Let's find the accuracy of this against the actual test outputs (y_test) ->

In [66]:
from sklearn.metrics import accuracy_score
accuracy_score(y_test, y_pred)

0.776536312849162

Now, we need to create the model file so that we can use this model anywhere we want such as a website where users can simply input the data in the website such as Age, Sex, etc. and the model we created will predict for this new data whether this person will survive in the titanic or not

In [67]:
import pickle

In [69]:
pickle.dump(ohe,open('models/ohe_sex.pkl','wb'))
pickle.dump(ohe_embarked,open('models/ohe_embarked.pkl','wb'))
pickle.dump(clf,open('models/clf.pkl','wb'))

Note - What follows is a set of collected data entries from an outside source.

[src/rtl/gapclk_tx_deser.sv]
module gapclk_tx_deser
    import gapclk_pkg::*;
(
    input  logic  clk,
    input  logic  rst,
    input  logic  hold,
    input  logic  room,
    input  logic  sdata,
    input  gap_t  thresh,
    output logic  clk_en,
    output beat_t beat
);

    localparam logic [BITIDX_W-1:0] LAST_IDX = BITIDX_W'(BYTE_W - 1);

    gap_t                gap_cnt;
    byte_t               acc;
    logic [BITIDX_W-1:0] ncol;
    align_e              mode;

    always_comb begin
        mode = (clk_en && (gap_cnt > thresh)) ? ALIGN_RESTART : ALIGN_KEEP;
        beat.valid = clk_en && (mode == ALIGN_KEEP) && (ncol == LAST_IDX);
        beat.data  = {acc[BYTE_W-2:0], sdata};
    end

    always_ff @(posedge clk) begin
        if (rst) begin
            clk_en  <= 1'b0;
            gap_cnt <= '0;
            acc     <= '0;
            ncol    <= '0;
        end else begin
            clk_en <= !hold && room;
            if (clk_en) begin
                gap_cnt <= '0;
                acc     <= {acc[BYTE_W-2:0], sdata};
                if (mode == ALIGN_RESTART) begin
                    ncol <= BITIDX_W'(1);
                end else if (ncol == LAST_IDX) begin
                    ncol <= '0;
                end else begin
                    ncol <= ncol + BITIDX_W'(1);
                end
            end else begin
                gap_cnt <= gap_step(gap_cnt);
            end
        end
    end

endmodule

[src/rtl/gapclk_byte_fifo.sv]
module gapclk_byte_fifo
    import gapclk_pkg::*;
#(
    parameter int DEPTH = 4
) (
    input  logic  clk,
    input  logic  rst,
    input  beat_t wr,
    input  logic  rd_ready,
    output byte_t rd_data,
    output logic  rd_valid,
    output logic  room
);

    localparam int PTR_W = (DEPTH > 1) ? $clog2(DEPTH) : 1;
    localparam int CNT_W = $clog2(DEPTH + 1);

    byte_t            mem [DEPTH];
    logic [PTR_W-1:0] wr_ptr;
    logic [PTR_W-1:0] rd_ptr;
    logic [CNT_W-1:0] cnt;
    logic [CNT_W-1:0] cnt_next;
    logic             pop;

    function automatic logic [PTR_W-1:0] ptr_inc(logic [PTR_W-1:0] p);
        return (p == PTR_W'(DEPTH - 1)) ? '0 : p + PTR_W'(1);
    endfunction

    always_comb begin
        rd_valid = (cnt != '0);
        rd_data  = mem[rd_ptr];
        pop      = rd_valid && rd_ready;
        cnt_next = cnt + CNT_W'(wr.valid) - CNT_W'(pop);
        room     = (cnt_next < CNT_W'(DEPTH));
    end

    always_ff @(posedge clk) begin
        if (rst) begin
            wr_ptr <= '0;
            rd_ptr <= '0;
            cnt    <= '0;
        end else begin
            cnt <= cnt_next;
            if (wr.valid) begin
                wr_ptr <= ptr_inc(wr_ptr);
            end
            if (pop) begin
                rd_ptr <= ptr_inc(rd_ptr);
            end
        end
    end

    always_ff @(posedge clk) begin
        if (wr.valid) begin
            mem[wr_ptr] <= wr.data;
        end
    end

endmodule

[src/rtl/gapclk_rx_ser.sv]
module gapclk_rx_ser
    import gapclk_pkg::*;
(
    input  logic  clk,
    input  logic  rst,
    input  byte_t in_data,
    input  logic  in_valid,
    output logic  in_ready,
    output logic  clk_en,
    output logic  sdata
);

    byte_t             sh;
    logic [LEFT_W-1:0] left;

    always_comb begin
        in_ready = (left <= LEFT_W'(1));
        clk_en   = (left != '0);
        sdata    = sh[BYTE_W-1];
    end

    always_ff @(posedge clk) begin
        if (rst) begin
            sh   <= '0;
            left <= '0;
        end else if (in_valid && in_ready) begin
            sh   <= in_data;
            left <= LEFT_W'(BYTE_W);
        end else if (left != '0) begin
            sh   <= {sh[BYTE_W-2:0], 1'b0};
            left <= left - LEFT_W'(1);
        end
    end

endmodule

Why did we export 3 separate models above and not just the DecisionTreeClassifier model that we created?

- Inputs from some frontend from a user for the columns like Sex and Embarked will be in string and they will definitely be required to be OHE for our created clf to perform its prediction. So, these models are also required to be exported so that we can use them as well for OHE purpose before actually giving the test data to clf.